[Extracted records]

==> design/flow/design.v <==
`timescale 1ns / 100ps
module ALU(A,B,OP,C,Cout);
	input [15:0]A;
	input [15:0]B;
	input [3:0]OP;
	output [15:0]C;
	output Cout;
	reg reg_Cout;
	reg [15:0]reg_C;
	wire msbA;
	wire msbB;
	assign C = reg_C;
	assign Cout = reg_Cout;
	assign msbA = A[15];
	assign msbB = B[15];
	always @ (*) begin
		case (OP)
			4'b0000:  
				begin
					reg_C = A+B;
					if((msbA == 1'b0)&(msbB == 1'b0)&(reg_C[15] == 1'b1)) begin
						reg_Cout = 1'b1;
					end
					if((msbA == 1'b1)&(msbB == 1'b1)&(reg_C[15] == 1'b0))begin
						reg_Cout = 1'b1;
					end
					else begin
						reg_Cout = 1'b0;
					end
				end
			4'b0001:  
				begin
					reg_C = A-B;
					if((msbA == 1'b0)&(msbB == 1'b1)&(reg_C[15] == 1'b1)) begin
						reg_Cout = 1'b1;
					end
					if((msbA == 1'b1)&(msbB == 1'b0)&(reg_C[15] == 1'b0))begin
						reg_Cout = 1'b1;
					end
					else begin
						reg_Cout = 1'b0;
					end
				end
			4'b0010:  
				begin
					reg_C= A&B;
					reg_Cout = 1'b0;
				end
			4'b0011:  
				begin
					reg_C= A|B;
					reg_Cout = 1'b0;
				end
			4'b0100:  
				begin
					reg_C= ~(A&B);
					reg_Cout = 1'b0;
				end
			4'b0101:  
				begin
					reg_C= ~(A|B);
					reg_Cout = 1'b0;
				end
 			4'b0110:  
			 	begin
					reg_C = A^B;
					reg_Cout = 1'b0;
				end
			4'b0111:  
				begin
					reg_C = ~(A^B);
					reg_Cout = 1'b0;
				end
			4'b1000:  
				begin
					reg_C = A;
					reg_Cout = 1'b0;
				end
			4'b1001:  
				begin
					reg_C = ~A;
					reg_Cout = 1'b0;
				end
			4'b1010:  
				begin
					reg_C = {1'b0, A[15:1]};
					reg_Cout = 1'b0;
				end
			4'b1011:  
				begin
					reg_C = {A[15], A[15:1]};
					reg_Cout = 1'b0;
				end
			4'b1100:  
				begin
					reg_C = {A[0], A[15:1]};
					reg_Cout = 1'b0;
				end
			4'b1101:  
				begin
					reg_C = {A[14:0], 1'b0};
					reg_Cout = 1'b0;
				end
			4'b1110:  
				begin
					reg_C = {A[14:0], A[0]};
					reg_Cout = 1'b0;
				end
			4'b1111:  
				begin
					reg_C = {A[14:0], A[15]};
					reg_Cout = 1'b0;
				end
		endcase
	end
endmodule
==> design/flow/run.sh <==
#!/bin/bash
# OpenROAD 26Q1-2900-gdf79404cd8, Yosys 0.63+post, stock flow scripts
make -C /OpenROAD-flow-scripts/flow DESIGN_CONFIG=/design/flow/config.mk WORK_HOME=/design/flow/orfs finish
==> design/flow/config.mk <==
export PLATFORM = sky130hd
export DESIGN_NAME = ALU
export DESIGN_NICKNAME = ALU
export VERILOG_FILES = /design/flow/design.v
export SDC_FILE = /design/flow/constraint.sdc
export NUM_CORES = 4
export LEC_CHECK = 1
export CORE_UTILIZATION = 50
==> design/flow/constraint.sdc <==
current_design ALU

set clk_period 8.8
set clk_io_pct 0.2

create_clock -name clk0 -period $clk_period

set non_clock_inputs [all_inputs -no_clocks]
set_input_delay [expr $clk_period * $clk_io_pct] -clock clk0 $non_clock_inputs
set_output_delay [expr $clk_period * $clk_io_pct] -clock clk0 [all_outputs]
==> out/summary.json <==
{
  "die": {
    "row_count": 30,
    "die.size.x_um": 87.6,
    "die_area_um2": 7670,
    "core_um2": 6940,
    "fp_util_pct": 52.7,
    "die_y_um": 87.6,
    "design.portCount": 53
  },
  "final_layout": {
    "sequential_cell_area_um2": 0,
    "instances_no_fill": 672,
    "num-fill-cells": 664,
    "drive_above_1_share_pct": 4.51,
    "numSequentialCells": 0,
    "syn2layout_area_growth_pct": 13.6,
    "final_area_um2": 4160,
    "logic_area_um2": 3270,
    "layout_top_cells": "51 x sky130_fd_sc_hd__nor2_1, 51 x sky130_fd_sc_hd__clkdlybuf4s50_1, 48 x sky130_fd_sc_hd__ha_1",
    "number_of_clock_tree_buffers_in_the_layout": 0
  },
  "critical_path": {
    "critPathArrivalTime_ps": 5370,
    "crit_chain": "clkdlybuf4s50_1 -> inv_1 -> ha_1 -> nor3_1 -> and2_1 -> a221oi_2 -> o41ai_1 -> o2111ai_1 -> a22oi_1 -> clkdlybuf4s50_1",
    "timing.setup.critical_path_class": "in -> out",
    "startpoint_type": "input port",
    "cp-startpoint": "A[8]",
    "worstPathMaxFanout": 13,
    "critical_path.max_stage_delay_ps": 780,
    "cp_buf_inv_count": 3,
    "worst-endpoint-required_ps": 7040,
    "worst_setup_path_end_kind": "output pin",
    "path_delay_family": "AND-OR/OR-AND gates",
    "critical_path.most_common_cell": "sky130_fd_sc_hd__clkdlybuf4s50_1",
    "critPathSlowestCell": "sky130_fd_sc_hd__o41ai_1"
  },
  "drt": {
    "dr.first_iter.drc_count": 417,
    "wl_per_cell_um": 19.0,
    "totalWireLength_mm": 12.8,
    "detail-route-antenna-nets": 0,
    "num_vias": 4408,
    "drc_errors": 0,
    "first_pass_iters": 5,
    "diodes": 0,
    "post_drt_via_cell_ratio": 6.56
  },
  "worst_hold_path": {
    "hold_end": "C[7]",
    "min_delay_path_depth": 5,
    "hold_start": "OP[2]",
    "hp-class": "in -> out"
  },
  "global_routing": {
    "largest_net_degree_at_the_start_of_global_routing": 49,
    "grt_usage_pct": 34.3,
    "grt.overflow.total": 0,
    "grt_pass1_wl_mm": 20.3,
    "grt_pass1_vias": 3954,
    "initial_antenna_violation_count": 0
  },
  "pwr": {
    "static-leakage-power_nw": 1.74,
    "p_per_area_nw_per_um2": 63.2,
    "max-vdd-ir-drop_mv": 0.0317
  },
  "synthesis": {
    "synth_sequential_area_ratio_pct": 0,
    "ys_cells": 562,
    "syn_inst": 562,
    "post_synth_num_cell_types": 72,
    "yosys.stat.chipArea_um2": 3660,
    "synthesis.area_per_instance_um2": 6.51,
    "yosys_warnings": 1,
    "mappedNetlistArea_um2": 3660
  },
  "clocking": {
    "cts-resized-gates": 0,
    "postCtsSetupBuffers": 0,
    "post_cts_hold_buffer_count": 0
  },
  "run": {
    "max_cap_viol_count": 0,
    "openroad.warnings": 65
  },
  "place": {
    "cells_after_dpl": 672,
    "gp_congestion": 1.04,
    "post_dp_cell_area_um2": 4160,
    "post-dp-hpwl_mm": 9.41,
    "io_buffers": 53,
    "dp_worst_setup_slack_ps": 1730
  },
  "sta": {
    "rsz0062_at_grt": "false",
    "hold_viol": 0,
    "slew_violations": 0,
    "min_period_over_period_pct": 81.1,
    "finalSetupViolations": 0,
    "fin_tns_setup_ps": 0,
    "final_period_minus_worst_setup_slack_ps": 7130,
    "slew_headroom_pct": 42.7,
    "maxClockFrequency_ghz": 0.140,
    "finalWorstSetupSlack_ps": 1670,
    "max_slew.worst_pin.slew_ps": 848
  },
  "run_status": {
    "outcome": "finished clean"
  }
}
Yosys cell counts (9+ instances only):
cell type	count	share of area [%]
sky130_fd_sc_hd__inv_1	46	4.7
sky130_fd_sc_hd__nand2_1	40	4.1
sky130_fd_sc_hd__nor2_1	51	5.2
sky130_fd_sc_hd__nor3_1	10	1.4
sky130_fd_sc_hd__a31oi_1	12	2.1
sky130_fd_sc_hd__nand3_1	11	1.5
sky130_fd_sc_hd__a221oi_1	13	3.1
sky130_fd_sc_hd__o21ai_0	34	4.6
sky130_fd_sc_hd__o22ai_1	15	2.6
sky130_fd_sc_hd__a22oi_1	9	1.8
sky130_fd_sc_hd__a211oi_1	9	1.8
sky130_fd_sc_hd__ha_1	48	16
sky130_fd_sc_hd__a21oi_1	43	5.9
sky130_fd_sc_hd__nand2b_1	9	1.5
sky130_fd_sc_hd__xnor2_1	13	3.1
sky130_fd_sc_hd__mux2i_1	11	3.0
sky130_fd_sc_hd__clkbuf_1	29	3.0
layout make-up:
class	count	share of cell area [%]
Inverter	52	4.70
Tap cell	96	2.89
Timing Repair Buffer	60	13.8
Multi-Input combinational cell	464	78.6
through the flow:
step | power [mW] | hold WS (ps) | utilization, %
after floorplan | 0.169 | 3610 | -
after global placement | 0.257 | 4580 | 59.9
after detailed placement | 0.257 | 4590 | 59.9
after CTS | 0.258 | 4610 | 59.9
after global routing | 0.288 | 4700 | 59.9
final | 0.263 | 4630 | 59.9
logic make-up (layout without fill, tap and decap cells):
group,after synthesis,count (layout),synth area share [%]
XOR/XNOR,19,19,4.55
AND-OR/OR-AND,230,230,43.8
buffers and inverters,98,112,10.7
adder cells (fa/ha/maj),50,50,17.5
AND/OR/NAND/NOR,152,152,19.8
multiplexers,13,13,3.62
worst min-delay path: stages:
cell and delay (ps):
sky130_fd_sc_hd__buf_2 100, sky130_fd_sc_hd__buf_4 270, sky130_fd_sc_hd__a21oi_1 230, sky130_fd_sc_hd__o21ai_1 90, sky130_fd_sc_hd__clkdlybuf4s50_1 400
worst max path at each step:
stage	end	cells after the start
4_1_cts	C[15]	10
5_1_grt	C[15]	10
6_report	C[15]	10
metal layers:
metal | share of wire, % | wire length (µm) | global-route usage, % | vias to the layer above
li1 | - | - | - | 2131
met4 | 2.0 | 251 | 8.64 | 0
met2 | 45 | 5760 | 56.5 | 250
met3 | 9.9 | 1260 | 3.82 | 28
met5 | 0 | 0 | 0 | -
met1 | 43 | 5490 | 48.4 | 1999
where the power goes:
group          total, mW  switching, mW  leakage [nW]  internal (mW)
clock network          0              0             0              0
registers              0              0             0              0
logic              0.263          0.146          1.74          0.117
Power and IR drop assume default switching activity.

- **WHAT YOU ARE ASKED TO DO**
Indicate how many lines in the records above contain the word "leakage", giving only the number.

- **EXERCISE RESULT**
2